10¼"
'Jack' was built in 2016 for the Delamont Miniature Railway near Killyleagh in Northern Ireland. An unusual tender locomotive, it's still with the railway today
'George' was built for the Poole Park Miniature Railway, and worked there very sucessfully, bringing steam (and passengers) back to this once busy railway. Then the local authority convinced itself 10.25" gauge was dangerous, closed it down, vowing on expert advice to reopen at 12.25", but it ended up being rebuilt at 10.25", although by that time toperator Chris Bullen and 'George' had long since departed to a new line at Honeybrook Farm near Wimborne. That venture subsequently failed and 'George' has disappeared - for now at least.
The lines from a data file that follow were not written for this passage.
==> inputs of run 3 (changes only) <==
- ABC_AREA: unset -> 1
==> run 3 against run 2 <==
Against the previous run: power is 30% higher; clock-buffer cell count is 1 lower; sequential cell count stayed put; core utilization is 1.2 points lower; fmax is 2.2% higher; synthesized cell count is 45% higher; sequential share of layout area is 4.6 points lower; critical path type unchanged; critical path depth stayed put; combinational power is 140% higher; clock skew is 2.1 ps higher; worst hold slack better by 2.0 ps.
==> config.mk <==
export PLATFORM = sky130hd
export DESIGN_NAME = uart_tx_sched
export DESIGN_NICKNAME = d
export VERILOG_FILES = /design/src/rtl/uart_pkg.sv /design/src/rtl/uart_tx_shifter.sv /design/src/rtl/uart_tx_sched.sv
export SDC_FILE = /design/constraint.sdc
export NUM_CORES = 1
export LEC_CHECK = 0
export BUFFER_PORTS_ARGS = -buffer_cell sky130_fd_sc_hd__buf_2
export CORE_ASPECT_RATIO = 1.75
export CORE_MARGIN = 10
export CORE_UTILIZATION = 40
export DETAILED_ROUTE_END_ITERATION = 12
export PLACE_DENSITY = 0.6
export RECOVER_POWER = 100
export SLEW_MARGIN = 20
export SYNTH_ARGS = -nofsm -noshare
export SYNTH_HDL_FRONTEND = slang
export SYNTH_SLANG_ARGS = --single-unit
==> constraint.sdc <==
create_clock -name clk -period 2.35 [get_ports clk]
set_input_delay 0.1175 -clock clk [delete_from_list [all_inputs] [get_ports clk]]
set_output_delay 0.1175 -clock clk [all_outputs]
set_load 0.005 [all_outputs]
==> src/rtl/uart_pkg.sv <==
// Shared types and helpers for the UART transmit scheduler.
package uart_pkg;

  // Frame sequencing states of the transmitter.
  typedef enum logic [1:0] {
    IDLE,
    START,
    DATA,
    STOP
  } state_t;

  // One start bit, eight data bits, one stop bit.
  localparam int unsigned FRAME_BITS = 10;
  localparam int unsigned DATA_BITS  = 8;

  // Clock cycles per serial bit, truncated.
  function automatic int unsigned calc_div(input int unsigned clk_mhz,
                                           input int unsigned baud);
    return (clk_mhz * 32'd1000000) / baud;
  endfunction

endpackage

==> src/rtl/uart_tx_shifter.sv <==
// 8N1 frame serialiser: divisor counter, bit index and shift register.
// Loads a byte on start (only honoured in IDLE) and drives a registered tx.
module uart_tx_shifter
  import uart_pkg::*;
#(
  parameter int unsigned DIV = 434
) (
  input  logic       clk,
  input  logic       rst_n,
  input  logic       start,
  input  logic [7:0] data,
  output logic       tx,
  output logic       done
);

  localparam int unsigned     CNT_W    = (DIV > 1) ? $clog2(DIV) : 1;
  localparam logic [CNT_W-1:0] CNT_LAST = CNT_W'(DIV - 1);

  state_t           state;
  logic [CNT_W-1:0] cnt;
  logic [2:0]       idx;
  logic [7:0]       shreg;
  logic             bit_end;

  assign bit_end = (cnt == CNT_LAST);

  // The last cycle of the stop bit; the scheduler frees the line on this edge.
  assign done = (state == STOP) && bit_end;

  // Frame sequencer; tx is registered so it changes one edge after each decision.
  always_ff @(posedge clk or negedge rst_n) begin
    if (!rst_n) begin
      state <= IDLE;
      cnt   <= '0;
      idx   <= '0;
      shreg <= '0;
      tx    <= 1'b1;
    end else begin
      case (state)
        IDLE: begin
          cnt <= '0;
          idx <= '0;
          if (start) begin
            shreg <= data;
            tx    <= 1'b0;
            state <= START;
          end
        end
        START: begin
          if (bit_end) begin
            cnt   <= '0;
            tx    <= shreg[0];
            state <= DATA;
          end else begin
            cnt <= cnt + 1'b1;
          end
        end
        DATA: begin
          if (bit_end) begin
            cnt <= '0;
            if (idx == 3'(DATA_BITS - 1)) begin
              idx   <= '0;
              tx    <= 1'b1;
              state <= STOP;
            end else begin
              // Present the next bit now so it is on the line for a full DIV.
              idx   <= idx + 1'b1;
              shreg <= {1'b0, shreg[7:1]};
              tx    <= shreg[1];
            end
          end else begin
            cnt <= cnt + 1'b1;
          end
        end
        STOP: begin
          if (bit_end) begin
            cnt   <= '0;
            state <= IDLE;
          end else begin
            cnt <= cnt + 1'b1;
          end
        end
        default: begin
          cnt   <= '0;
          idx   <= '0;
          tx    <= 1'b1;
          state <= IDLE;
        end
      endcase
    end
  end

endmodule

==> src/rtl/uart_tx_sched.sv <==
// Two-requester round-robin scheduler sharing one 8N1 UART TX line.
// Arbitration and handshake live here; framing is done by uart_tx_shifter.
module uart_tx_sched
  import uart_pkg::*;
#(
  parameter int unsigned CLK_MHZ = 50,
  parameter int unsigned BAUD    = 115200,
  parameter int unsigned DIV     = calc_div(CLK_MHZ, BAUD)
) (
  input  logic       clk,
  input  logic       rst_n,
  input  logic       req0_valid,
  input  logic [7:0] req0_data,
  output logic       req0_ready,
  input  logic       req1_valid,
  input  logic [7:0] req1_data,
  output logic       req1_ready,
  output logic       tx,
  output logic       busy,
  output logic       grant_id
);

  logic       busy_q;
  logic       grant_q;
  logic       last_q;
  logic       sel;
  logic       take;
  logic [7:0] sel_data;
  logic       sh_done;

  // Round-robin choice: a lone requester wins; on a tie the one not served last wins.
  always_comb begin
    sel        = req1_valid && (!req0_valid || !last_q);
    req0_ready = !busy_q && req0_valid && !sel;
    req1_ready = !busy_q && req1_valid &&  sel;
    take       = req0_ready || req1_ready;
    sel_data   = sel ? req1_data : req0_data;
  end

  // Handshake bookkeeping; busy tracks the shifter leaving and re-entering IDLE.
  always_ff @(posedge clk or negedge rst_n) begin
    if (!rst_n) begin
      busy_q  <= 1'b0;
      grant_q <= 1'b0;
      last_q  <= 1'b1;
    end else if (take) begin
      busy_q  <= 1'b1;
      grant_q <= sel;
      last_q  <= sel;
    end else if (sh_done) begin
      busy_q  <= 1'b0;
    end
  end

  uart_tx_shifter #(
    .DIV (DIV)
  ) u_shifter (
    .clk   (clk),
    .rst_n (rst_n),
    .start (take),
    .data  (sel_data),
    .tx    (tx),
    .done  (sh_done)
  );

  assign busy     = busy_q;
  assign grant_id = grant_q;

endmodule
# Word level (Yosys, flattened, before mapping)
# Index checks and enable logic that the tools add are counted.
# op_classes
n_mux	23
n_eq_ne	11
div	0
add_sub_neg	2
reduce_logical	21
multipliers	0
shift	0
order_cmp	0
bitwise	0
# ops
operator	count
two-way mux 8 bit	4
one-hot mux 9 bit (2 select lines)	1
one-hot mux 8 bit (2 select lines)	1
two-way mux 2 bit	5
adder 9 x 1 -> 9 bit, second input constant	1
== test 9 bit, second input constant	1
two-way mux 9 bit	1
!= test 2 x 1 -> 1 bit, second input constant	4
one-hot mux 2 bit (4 select lines)	1
AND reduction 4 bit	2
logical AND 1 bit	6
two-way mux 1 bit	6
two-way mux 3 bit	2
one-hot mux 3 bit (2 select lines)	1
AND reduction 5 bit	1
== test 2 bit, second input constant	2
zero test 1 bit	4
!= test 2 bit, second input constant	2
nonzero test 2 bit	2
adder 3 x 1 -> 3 bit, second input constant	1
== test 3 bit, second input constant	1
one-hot mux 1 bit (3 select lines)	1
nonzero test 3 bit	1
OR reduction 3 bit	1
4 further kinds	5
# word_totals
ff_bits	26
latchBits	0
inputBits	20
ramBits	0
output_inout_bits	5
elab_cells	65
romBits	0
n_memories	0

# Logic depth before layout (Yosys ltp)
# Gate-level depths: netlist (run 1).
# depth
ltp_word	8
mapped_depth	7

# By module
# A second synthesis (run 1) with hierarchy kept.
# unflattened
cells_unflattened	139
hier_area_um2	1522.7
# by_module_without_submodules
module	area_each_um2	n_inst	seq_area_each_um2	cells_each
uart_tx_shifter	1266.2	1	576.8	115
uart_tx_sched	256.5	1	76.3	24

# Worst setup path after synthesis (run 1)
# No wires, ideal clock.
# synth_timing
kind	reg-to-reg
startpoint	register u_shifter.idx[0]
endpoint	register u_shifter.shreg[0]
path_slack_ps	518
synth_period_minus_slack_ps	1832
arrival_ps	1707
path_stages_with_launch	8
path_cell_list	dfrtp_1 ha_1 ha_1 or2b_2 nand2_1 o211a_1 buf_6 mux2_4
# synth_between
elab_chain_len	3
# synth_rtl
item	line	rtl
start, declared	uart_tx_shifter.sv:21	logic [2:0] idx;
start signal, assigned	uart_tx_shifter.sv:67	idx <= idx + 1'b1;
== test 3 bit	uart_tx_shifter.sv:61	if (idx == 3'(DATA_BITS - 1)) begin
!= test 2 bit (no source line)	-	
AND reduction 4 bit (no source line)	-	
end signal, assigned	uart_tx_shifter.sv:44	shreg <= data;
end signal, assigned	uart_tx_shifter.sv:68	shreg <= {1'b0, shreg[7:1]};
end, declared	uart_tx_shifter.sv:22	logic [7:0] shreg;
# Every way passes these cells.
# A chain may end at the register's enable or synchronous reset.

# Final worst setup path (run 1)
# layout_timing
startpoint	register u_shifter.state[0]
endpoint	register u_shifter.shreg[3]
# layout_between
elab_chain_len	3
elab_cells_between_ends	8
# layout_rtl
item	line	rtl
start, declared	uart_tx_shifter.sv:19	state_t state;
start signal, assigned	uart_tx_shifter.sv:33	state <= IDLE;
start signal, assigned	uart_tx_shifter.sv:46	state <= START;
start signal, assigned	uart_tx_shifter.sv:53	state <= DATA;
== test 2 bit or zero test 2 bit (tied branches)	uart_tx_shifter.sv:39	case (state)
!= test 2 bit (no source line), or another cell as far along	-	
AND reduction 4 bit (no source line)	-	
# Several ways; a longest one is shown, not always the timed one.

==> qor.txt, run 1 <==
Ant. Diodes = 0
endpoints failing hold = 0
Worst-Skew Late Latency = 0.26 ns
vias per std cell = 5.05
largest fanout on the critical path = 20
storage element area = 653 µm²
Final Setup Violations = 0
Design Area, Final = 1700 µm²
initial antenna violation count = 0
row count = 29
flops & latches, synth = 26
Worst Skew = 0.00526 ns
Synth Cell Area = 1540 µm²
DP HPWL = 2530 µm
Pre-Repair DR Iteration Count = 4
drt wl/cell = 14.7 µm
kind of critical path = register to register
chip height = 102 µm
initial DRC count = 44
GRT overflow = 0
Routability Congestion = 0.767
Worst Path Required = 2.50 ns
area growth from synthesis to layout = 10.5%
unrepaired setup endpoints after global routing = no
CP Capture Type = register
CTS root buffer = clkbuf_8
period utilisation layout = 87.3%
Synth Instances = 142
initial core utilization = 42.1%
largest net degree at the start of global routing = 27
number of I/O pins = 25
count of pins over their slew limit = 0
# H-tree levels = 1
die boundary width = 66.9 µm
Tightest Pin Transition = 1.42 ns
final WL = 3160 µm
number of synthesized flops with an enable pin = 0
GR Util All Layers = 9.70%
die area = 6830 µm²
CTS resizes = 0
net count after synthesis = 171
top post-synthesis cells by area = dfrtp_1 39%, ha_1 7.3%, mux2_4 6.8%
Yosys warning total = 0
postcts setup bufs = 0
Peak VDD IR = 0.199 mV
Slew headroom = 5.41%
Hold Buf Count CTS = 1
Routed Antenna Nets = 0
Final min period = 2.05 ns
Nets = 199
crit path DAT = 2.20 ns
Placement Cell Area = 1700 µm²
CTS tree = yes
part of the Yosys area used for sequential elements = 42.4%
CTS Buffer Depth = 2
clock sinks = 26
synth cell count leaders = 24 x dfrtp_1, 16 x nor2_1, 11 x nand2_1, 11 x o21ai_0
mean area per synthesized cell = 10.9 µm²
P_leak = 0.833 nW
reg2reg setup slack = 0.30 ns
port bufs = 24
ys async rst share = 100%
CORE AREA = 3660 µm²
Fillers = 377
cts bufs inserted = 3
footprint of the multi-input gates = 783 µm²
status = finished clean
Max Freq = 0.487 GHz
vias in the first global route = 1179
most common cell in the netlist = dfrtp_1
first-pass GRT wire length = 5270 µm
Clk pin slew, worst setup/hold paths = 0.09 ns
Residual DRC = 0
Yosys top cell area share = 39.0%
Non-Filler Instances = 215
Vias = 1086
maxcap violations = 0
leading area contributor after synthesis = dfrtp_1
hold_ws = 0.137 ns
Startpoint Class = register
placed cell count = 210
Top FF cell, synth = dfrtp_1
layout cell share with drive strength beyond 1 = 21.9%
worst min path class = input port to register
Distinct cells, synth = 37
setup TNS = 0 ns
pwr/cell area = 445 nW/µm²
-- final cells by class --
cell class	count	share of cell area, %
timing repair buffer	28	8.30
sequential	26	38.4
tap	46	3.38
clock buffer	4	2.65
multi-input combinational	105	46.0
inverter	6	1.32
-- state kept, by name, indices dropped and copies added (netlist names) --
| register | flops |
|---|---|
| last_q | 1 |
| grant_id | 1 |
| u_shifter.cnt | 9 |
| u_shifter.tx | 1 |
| busy | 1 |
| u_shifter.state | 2 |
| u_shifter.shreg | 8 |
| u_shifter.idx | 3 |
-- report_power, final --
group          internal, mW  total, mW  switching (mW)
registers             0.451      0.453         0.00191
logic                0.0251     0.0544          0.0293
clock network         0.121      0.251           0.130
-- placed cells by master (no fill, tap or decap), drive strengths merged, types with 3 or more instances in the layout --
master,netlist,routed
a22o,3,3
buf,4,22
clkbuf,0,9
dfrtp,24,24
ha,9,9
inv,6,6
mux2,12,12
mux2i,9,9
nand2,12,12
nor2,16,16
nor3,3,3
o21ai,11,11
xnor2,4,4
xor2,3,3
-- worst paths after layout --
path / end / start / cells after the start
worst min-delay path: last_q$_DFFE_PN1N_ / req1_valid / 3
max in group asynchronous: grant_id$_DFFE_PN0N_ / rst_n / 2
worst max register to register: u_shifter.shreg[3]$_DFFE_PN0P_ / u_shifter.state[0]$_DFFE_PN0P_ / 6
worst min register to register: u_shifter.cnt[0]$_DFF_PN0_ / u_shifter.cnt[0]$_DFF_PN0_ / 1
min in group asynchronous: u_shifter.cnt[1]$_DFF_PN0_ / rst_n / 2
worst max-delay path: u_shifter.shreg[3]$_DFFE_PN0P_ / u_shifter.state[0]$_DFFE_PN0P_ / 6
-- routing by layer --
metal	share of wire, %	wire length, µm	track usage, %
met1	38	1200	10.3
met2	59	1870	18.5
met3	2.3	72	1.20
met4	0.82	26	3.33
met5	0	0	0
-- kinds of logic (layout without fill, tap and decap cells) --
| family | Yosys count | in the layout | share of synthesized area (%) |
|---|---|---|---|
| AO/OA/AOI/OAI | 21 | 21 | 8.85 |
| AND/OR/NAND/NOR | 47 | 47 | 16.9 |
| multiplexers | 21 | 21 | 16.3 |
| buffers and inverters | 11 | 38 | 4.30 |
| adder cells (fa/ha/maj) | 9 | 9 | 7.31 |
| flip-flops | 26 | 26 | 42.4 |
| XOR/XNOR | 7 | 7 | 3.98 |
-- critical path: stages (launching register included) --
cell	delay, ns
dfrtp_1	0.41
inv_1	0.13
ha_1	0.27
buf_4	0.25
and2b_1	0.20
o211a_1	0.32
mux2_1	0.36
-- per-stage QoR --
| stage | util, % | power (mW) | setup WS, ns |
|---|---|---|---|
| after global placement | 46.3 | 0.518 | 0.344 |
| after detailed placement | 46.3 | 0.520 | 0.265 |
| after floorplan | - | 0.486 | 0.518 |
| final | 46.5 | 0.758 | 0.297 |
| after global routing | 46.5 | 0.797 | 0.159 |
| after CTS | 47.8 | 0.777 | 0.245 |
No activity file was read; power rests on OpenSTA's default activity.
==> inputs of run 2 (changes only) <==
PLACE_DENSITY = 0.62   (was 0.6)
clock period = 1.8 ns   (was 2.35 ns; I/O delays follow)
==> qor.txt, run 2 (synthesis results as in run 1) <==
worst min path class = input port to register
Routability Congestion = 0.758
CP startpoint = u_shifter.idx[1]$_DFFE_PN0P_
initial antenna violation count = 0
Non-Filler Instances = 232
Pre-Repair DR Iteration Count = 3
layout cell share with drive strength beyond 1 = 40.3%
vias per std cell = 4.84
DP Worst Slack = -0.0336 ns
CTS Buffer Depth = 2
vias in the first global route = 1239
port bufs = 24
Final Setup Violations = 0
Worst Skew = 0.00856 ns
CTS tree = yes
Placement Cell Area = 1820 µm²
CP peak stage delay = 0.40 ns
die area = 6830 µm²
Residual DRC = 0
row count = 29
maxcap violations = 0
count of pins over their slew limit = 0
GRT overflow = 0
initial core utilization = 42.1%
Final min period = 1.77 ns
min-delay src = req1_valid
Worst-Skew Late Latency = 0.27 ns
setup TNS = 0 ns
status = finished clean
largest net degree at the start of global routing = 27
Worst Path Required = 1.96 ns
Routed Antenna Nets = 0
number of I/O pins = 25
chip height = 102 µm
CORE AREA = 3660 µm²
total power draw = 1.15 mW
WP buf/inv = 1
Vias = 1123
number of flip-flops under the largest register name = 9
final WL = 3290 µm
cts bufs inserted = 3
drt wl/cell = 14.2 µm
die boundary width = 66.9 µm
# H-tree levels = 1
Largest Register = u_shifter.cnt
Design Area, Final = 1980 µm²
placed cell count = 223
first-pass GRT wire length = 5580 µm
Max Freq = 0.565 GHz
Util after Layout = 53.9%
Ant. Diodes = 0
period utilisation layout = 98.3%
clock sinks = 26
Tightest Pin Transition = 1.43 ns
Startpoint Class = register
worst-path cell chain = ha_2 > ha_4 > or2b_4 > nand2_2 > o211a_1 > buf_12 > mux2_4
slowest CP cell = dfrtp_1
kind of critical path = register to register
pwr/cell area = 580 nW/µm²
Worst path top cell family by delay = flip-flops
largest fanout on the critical path = 8
Slew headroom = 4.75%
Largest regs = u_shifter.cnt: 9 flops, u_shifter.shreg: 8 flops, u_shifter.idx: 3 flops
area growth from synthesis to layout = 28.2%
initial DRC count = 27
Peak VDD IR = 0.529 mV
most common cell after layout, fill and taps aside = dfrtp_1
unrepaired setup endpoints after global routing = yes
DP HPWL = 2530 µm
Clk pin slew, worst setup/hold paths = 0.10 ns
worst r2r src = u_shifter.idx[1]$_DFFE_PN0P_
P_leak = 0.948 nW
Nets = 216
endpoints failing hold = 0
crit path DAT = 1.93 ns
hold_ws = 0.106 ns
CTS root buffer = clkbuf_8
CP Capture Type = register
Final Worst Setup Slack = 0.0310 ns
GR Util All Layers = 10.3%
most frequent cells in the layout = 24 x dfrtp_1, 21 x buf_2, 19 x buf_4
-- run 2: cell count changes in the layout (fill, tap and decap cells not counted), moves of 5 or more --
| cell | previous run | this run |
|---|---|---|
| buf_4 | 1 | 19 |
| ha_1 | 9 | 4 |
| mux2_1 | 7 | 0 |
| mux2_4 | 0 | 10 |
-- run 2: where the power goes --
| group | internal [mW] | switching [mW] |
|---|---|---|
| clock network | 0.297 | 0.184 |
| registers | 0.589 | 0.00273 |
| logic | 0.0352 | 0.0374 |
-- run 2: path summary, 6_finish.rpt --
check / cells after the start / endpoint / slack, ns
worst max-delay path: 7 / u_shifter.shreg[3]$_DFFE_PN0P_ / 0.03
worst max register to register: 7 / u_shifter.shreg[3]$_DFFE_PN0P_ / 0.03
worst min-delay path: 3 / last_q$_DFFE_PN1N_ / 0.11
worst min register to register: 2 / last_q$_DFFE_PN1N_ / 0.50
min in group asynchronous: 2 / u_shifter.cnt[3]$_DFF_PN0_ / 0.68
max in group asynchronous: 2 / busy$_DFFE_PN0P_ / 0.28
-- run 2: per-layer routing --
metal	global-route usage (%)	up-vias	part of all wire, %
met3	1.97	4	2.7
met5	0	-	0
met1	10.5	537	37
li1	-	574	-
met4	4.44	0	1.9
met2	19.1	8	58
-- run 2: cell type report --
type                            instances  area [µm²]
Clock inverter                          1        30.0
Multi-Input combinational cell        105         883
Clock buffer                            3        41.3
Tap cell                               46        57.6
Sequential cell                        26         653
Timing Repair Buffer                   45         289
Fill cell                             327        1690
Inverter                                6        22.5
-- run 2: tightest hold or removal path, cell delays in order --
cell	delay [ns]
buf_2	0.12
nand2b_1	0.08
o21ai_0	0.08
-- run 2: what timing repair did --
action                                 4_1_cts  5_1_grt
endpoints found under the hold margin       24        0
hold buffers                                 1        0
pin swaps                                    3        3
setup endpoints to repair                    8       11
resized for setup                           12        2
setup buffers                                2        2
==> inputs of run 3 (changes only) <==
GPL_TIMING_DRIVEN = 0   (was default)
==> qor.txt, run 3 (synthesis results as in run 1) <==
Pre-Repair DR Iteration Count = 2
initial antenna violation count = 0
count of pins over their slew limit = 0
Peak VDD IR = 0.403 mV
crit path DAT = 1.98 ns
Non-Filler Instances = 233
vias in the first global route = 1200
P_leak = 0.940 nW
CORE AREA = 3660 µm²
number of I/O pins = 25
area growth from synthesis to layout = 27.4%
Largest regs = u_shifter.cnt: 9 flops, u_shifter.shreg: 8 flops, u_shifter.idx: 3 flops
most common cell after layout, fill and taps aside = dfrtp_1
worst min path class = input port to register
clock sinks = 26
Worst-Skew Late Latency = 0.27 ns
Ant. Diodes = 0
GRT overflow = 0
CTS root buffer = clkbuf_8
Worst Skew = 0.00127 ns
kind of critical path = register to register
Clk pin slew, worst setup/hold paths = 0.09 ns
largest fanout on the critical path = 8
vias per std cell = 4.91
port bufs = 24
Tightest Pin Transition = 1.39 ns
Worst Path Required = 1.97 ns
first-pass GRT wire length = 5600 µm
Startpoint Class = register
largest net degree at the start of global routing = 27
status = finished with violations
Routability Congestion = 0.742
failing checks = negative setup slack
pwr/cell area = 533 nW/µm²
number of flip-flops under the largest register name = 9
Max Freq = 0.553 GHz
most frequent cells in the layout = 24 x dfrtp_1, 19 x buf_2, 16 x nor2_1
Largest Register = u_shifter.cnt
drt wl/cell = 14.3 µm
total power draw = 1.05 mW
cts bufs inserted = 3
Final Setup Violations = 4
Final Worst Setup Slack = -0.00952 ns
die area = 6830 µm²
placed cell count = 212
CTS tree = yes
endpoints failing hold = 0
maxcap violations = 0
period utilisation layout = 101%
DP Worst Slack = -0.229 ns
Fillers = 321
DP HPWL = 2410 µm
layout cell share with drive strength beyond 1 = 38.0%
Nets = 217
Routed Antenna Nets = 0
unrepaired setup endpoints after global routing = yes
GR Util All Layers = 10.4%
# H-tree levels = 1
final WL = 3340 µm
row count = 29
Slew headroom = 7.17%
initial DRC count = 38
chip height = 102 µm
CTS Buffer Depth = 2
Util after Layout = 53.6%
die boundary width = 66.9 µm
initial core utilization = 42.1%
Residual DRC = 0
Vias = 1145
Final min period = 1.81 ns
CP Capture Type = register
## run 3: cell types whose count changed in the layout (fill, tap and decap cells not counted), moves of 2 or more
| cell | delta |
|---|---|
| buf_4 | -4 |
| buf_2 | -2 |
| buf_6 | +2 |
| clkbuf_1 | +2 |
| clkbuf_2 | +2 |
## run 3: final cells by class
class	instances	area [µm²]	share of cell area, %
Multi-Input combinational cell	105	890	45.3
Sequential cell	26	653	33.3
Timing Repair Buffer	41	241	12.3
Tap cell	46	57.6	2.93
Clock buffer	4	55.1	2.80
Buffer	5	43.8	2.23
Inverter	6	22.5	1.15
## run 3: layer usage
metal | part of all wire, % | GRT usage [%]
met1 | 40 | 11.1
met2 | 56 | 18.9
met3 | 1.9 | 1.64
met4 | 1.8 | 5.24
met5 | 0 | 0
Phalaenopsis sounds as though it might a roman god of steely grit and power, but it's actually a genus of orchids containing about 70 species. All very fitting, because the locomotive has lived it's life at the Mortacombe Railway, Chilton Garden Centre near Didcot
'King Arthur' has spent its whole life on the 10.25" Rudyard Lake Railway, but was designed for easy conversion to 12.25" should the need ever arrise. It's one of the most powerful 10.25" steam engines, and probably the largest (ie tallest and widest) locomotive to run at this gauge.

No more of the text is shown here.